In recent years, with the increasing demand for wireless devices for mobile communication, various communication systems have been developed, and a high performance, small, and light-weight wireless device that complies with a plurality of communication systems by an integrated unit is being desired to come out on the market. Accordingly, there is an inevitable demand for the development of antennas equipped in these wireless devices.
Typical example of a device for such mobile communication is the portable telephone system, which is widely used all over the world and the frequency band of which varies depending on the area. As an example, the frequency band used for digital portable telephone system is 810 to 960 MHz in Japan for Personal Digital Cellular 800 (PDC800) system, and in Europe and America, 890 to 960 MHz for Group Special Mobile Community (GSM) system, 1,710 to 1,880 MHz for Personal Communication Network (PCN) system, and 1,850 to 1,990 MHz for Personal Communication System (PCS). As far as the antennas built into the portable telephones conforming to these systems is concerned, planar inverted-F type antennas have been generally and widely used so far. A description will be given on a typical example of such antennas referring to FIG. 26 and FIG. 27.
FIG. 26 is a perspective view of a prior art antenna. FIG. 27 is a partially cut-away perspective view of the rear side of a portable telephone that incorporates the antenna. In FIG. 26, for example, grounding conductor plate 2 made of 0.2 mm thick copper alloy is disposed underneath and in parallel with antenna element 1 made of copper alloy plate having approximate dimensions of 35 mm×45 mm, and 0.2 mm thickness located at a distance of 9 mm from antenna element 1. As shown in FIG. 26, antenna element 1 is secured to grounding conductor plate 2 by means of a support member 1a made of a resin-based dielectric material such as ABS and PPO. First terminal 3 formed on one end of antenna element 1 is electrically connected with grounding conductor plate 2 by soldering and the like method. Antenna 7 is configured in a manner such that second terminal 5 is provided at feeding point 4 near first terminal 3 of antenna element 1 being protruded from grounding conductor plate 2 through hole 6 without any electrical contact with grounding conductor plate 2. On the other hand, as shown in FIG. 27, antenna 7 is disposed inside rear case 9 of portable telephone 8. Though not shown in FIG. 27, grounding conductor plate 2 of antenna 7 is electrically connected with a metal shielding section formed on the inside surface of rear case 9, and second terminal 5 of antenna 7 is electrically connected by press fit and the like method with a radio frequency circuit board disposed inside rear case 9 of portable telephone 8.
A description on the operation of antenna 7 described above and portable telephone 8 employing antenna 7 will now be given in the following.
First terminal 3 formed on antenna element 1 of antenna 7 is an inductive line while the other parts excluding the part of first terminal 3 of antenna element 1 as viewed from feeding point 4 forms a capacitive line. Side lengths L1, L2 of antenna element 1, width L3 of first terminal 3, and distance L4 between first terminal 3 and feeding point 4 are so determined that the input impedance of antenna 7 in a desired frequency band as viewed from feeding point 4 of antenna element 1 will give a desired value.

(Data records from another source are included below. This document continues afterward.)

File: src/design/cfh_pkg.sv
// Shared types and constants of the CAN feedback identifier hash table.
// No dependencies; the front end, queue, back end, top level and testbench import it.
package cfh_pkg;

  localparam int unsigned MOTORS        = 8;
  localparam int unsigned SLOTS_DEFAULT = 16;

  localparam int unsigned BUS_W       = 8;
  localparam int unsigned ID_W        = 11;
  localparam int unsigned MOTOR_W     = 3;
  localparam int unsigned MOTOR_OUT_W = 4;
  localparam int unsigned CNT_W       = 16;
  localparam int unsigned BUS_SHIFT   = 5;
  // bus << BUS_SHIFT spans 13 bits and covers the 11-bit identifier
  localparam int unsigned MIX_W       = BUS_W + BUS_SHIFT;

  localparam int unsigned QDEPTH = 2;
  localparam int unsigned QAW    = $clog2(QDEPTH);

  localparam logic [MOTOR_OUT_W-1:0] MOTOR_NONE = MOTOR_OUT_W'(MOTORS);

  typedef enum logic [1:0] {
    CMD_CLEAR  = 2'd0,
    CMD_INSERT = 2'd1,
    CMD_LOOKUP = 2'd2,
    CMD_NONE   = 2'd3
  } cmd_e;

  typedef enum logic [1:0] {
    JOB_CLEAR,
    JOB_REJECT,
    JOB_INSERT,
    JOB_LOOKUP
  } job_e;

  typedef enum logic [2:0] {
    ST_INSERTED = 3'd0,
    ST_SAME     = 3'd1,
    ST_CONFLICT = 3'd2,
    ST_FULL     = 3'd3,
    ST_REJECTED = 3'd4,
    ST_HIT      = 3'd5,
    ST_MISS     = 3'd6,
    ST_CLEARED  = 3'd7
  } status_e;

  typedef enum logic [1:0] {
    F_IDLE,
    F_HASH,
    F_MOD,
    F_PUSH
  } front_state_e;

  typedef enum logic {
    B_IDLE,
    B_PROBE
  } back_state_e;

  typedef struct packed {
    job_e                 job;
    logic [BUS_W-1:0]     bus;
    logic [ID_W-1:0]      id;
    logic [MOTOR_W-1:0]   motor;
  } item_t;

  typedef struct packed {
    logic [BUS_W-1:0]     bus;
    logic [ID_W-1:0]      id;
    logic [MOTOR_W-1:0]   motor;
  } slot_t;

endpackage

The input impedance is determined by the position of feeding point 4, namely L3 and L4, and the impedance matching with the input/output impedance of 50Ω of the radio frequency circuit can be obtained in a desired frequency band. When transmitting or receiving with portable telephone 8, the signal power as transmitted or received in a desired frequency band by antenna element 1 is put out from or supplied to the radio frequency circuit placed in rear case 9 of portable telephone 8 through second terminal 5 formed on antenna element 1, respectively. Technical details of such a planar inverted-F type antenna are published in “New Antenna Engineering” (in Japanese), ISBN4-915449-80-7, pages 109-114, and many other technical papers and books. According to these literatures, the planar inverted-F type antenna is suitable as an antenna for portable telephones that require a small size, high gain, and wide directional radiation pattern. It gives an advantage of not only enabling relative downsizing and slimming for incorporation into the case of a device but also providing freedom of device design. There is also an advantage that, by built-in constitution of the antenna, the antenna is better protected from mechanical shocks than a non-built-in antenna, and the antenna will scarcely experience mechanical damage thereby lengthening life of the antenna.

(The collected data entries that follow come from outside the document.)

$ cat config.mk
export PLATFORM = sky130hd
export DESIGN_NAME = mag_stripe_track_deframer_flat
export DESIGN_NICKNAME = d
export VERILOG_FILES = /design/src/design/msd_pkg.sv /design/src/design/msd_if.sv /design/src/design/mag_stripe_track_deframer.sv /design/src/design/msd_regs.sv /design/src/design/msd_ctrl.sv /design/src/design/msd_dp.sv /design/src/flat_wrapper.sv
export VERILOG_INCLUDE_DIRS = /design/src /design/src/design
export SDC_FILE = /design/constraint.sdc
export NUM_CORES = 1
export LEC_CHECK = 0
export ABC_AREA = 1
export BUFFER_PORTS_ARGS = -buffer_cell sky130_fd_sc_hd__buf_2
export CORE_ASPECT_RATIO = 1.5
export CORE_MARGIN = 8
export CORE_UTILIZATION = 59
export CTS_BUF_LIST = sky130_fd_sc_hd__clkbuf_4 sky130_fd_sc_hd__clkbuf_8 sky130_fd_sc_hd__clkbuf_16
export DETAILED_ROUTE_END_ITERATION = 8
export PLACE_DENSITY = 0.8
export SLEW_MARGIN = 30
export SYNTH_ARGS = -nofsm -noshare
export SYNTH_HDL_FRONTEND = slang
export SYNTH_SLANG_ARGS = --single-unit
$ cat constraint.sdc
create_clock -name clk -period 2.85 [get_ports clk]
set_input_delay 0.4275 -clock clk [delete_from_list [all_inputs] [get_ports clk]]
set_output_delay 0.4275 -clock clk [all_outputs]
set_load 0.05 [all_outputs]
$ cat src/design/mag_stripe_track_deframer_macros.svh
// Assertion helpers shared by the deframer modules.
// Both expect clk and rst_n in the enclosing scope.
`ifndef MAG_STRIPE_TRACK_DEFRAMER_MACROS_SVH
`define MAG_STRIPE_TRACK_DEFRAMER_MACROS_SVH

`ifndef SYNTH
`define MSD_ASSERT(lbl, prop, msg) \
    lbl: assert property (@(posedge clk) disable iff (!rst_n) (prop)) else $error(msg);
`define MSD_ASSERT_NEXT(lbl, ante, cons, msg) \
    lbl: assert property (@(posedge clk) disable iff (!rst_n) (ante) |=> (cons)) \
        else $error(msg);
`else
`define MSD_ASSERT(lbl, prop, msg)
`define MSD_ASSERT_NEXT(lbl, ante, cons, msg)
`endif

`endif

$ cat src/design/msd_pkg.sv
package msd_pkg;

    // request command codes
    localparam logic [1:0] CMD_CLOCK = 2'd0;
    localparam logic [1:0] CMD_READ  = 2'd1;
    localparam logic [1:0] CMD_RESET = 2'd2;

    // configuration port
    localparam int APB_AW = 3;
    localparam int APB_DW = 32;
    localparam logic [APB_AW-1:0] ADDR_START = 3'd0;
    localparam logic [APB_AW-1:0] ADDR_END   = 3'd4;

    localparam logic [4:0] START_SENTINEL_RST = 5'd11;
    localparam logic [3:0] END_SENTINEL_RST   = 4'd15;

    typedef struct packed {
        logic load;
        logic exec;
    } ctrl_cmd_t;

endpackage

However, the operating frequency band, being a key factor of electrical characteristics, of these prior art antennas has only a specific bandwidth of approximately 3% at the maximum. The only way to improve this is to enlarge the shape, which will make the antenna inappropriate for use as a small, thin, wide-band, and high sensitivity built-in type antenna that is demanded by the market. Also, even though wide bandwidth and high sensitivity are pursued at the expense of miniaturization, a complicated impedance matching circuit will be required between the antenna and the radio frequency circuit thus presenting an obstacle for price reduction of portable telephones.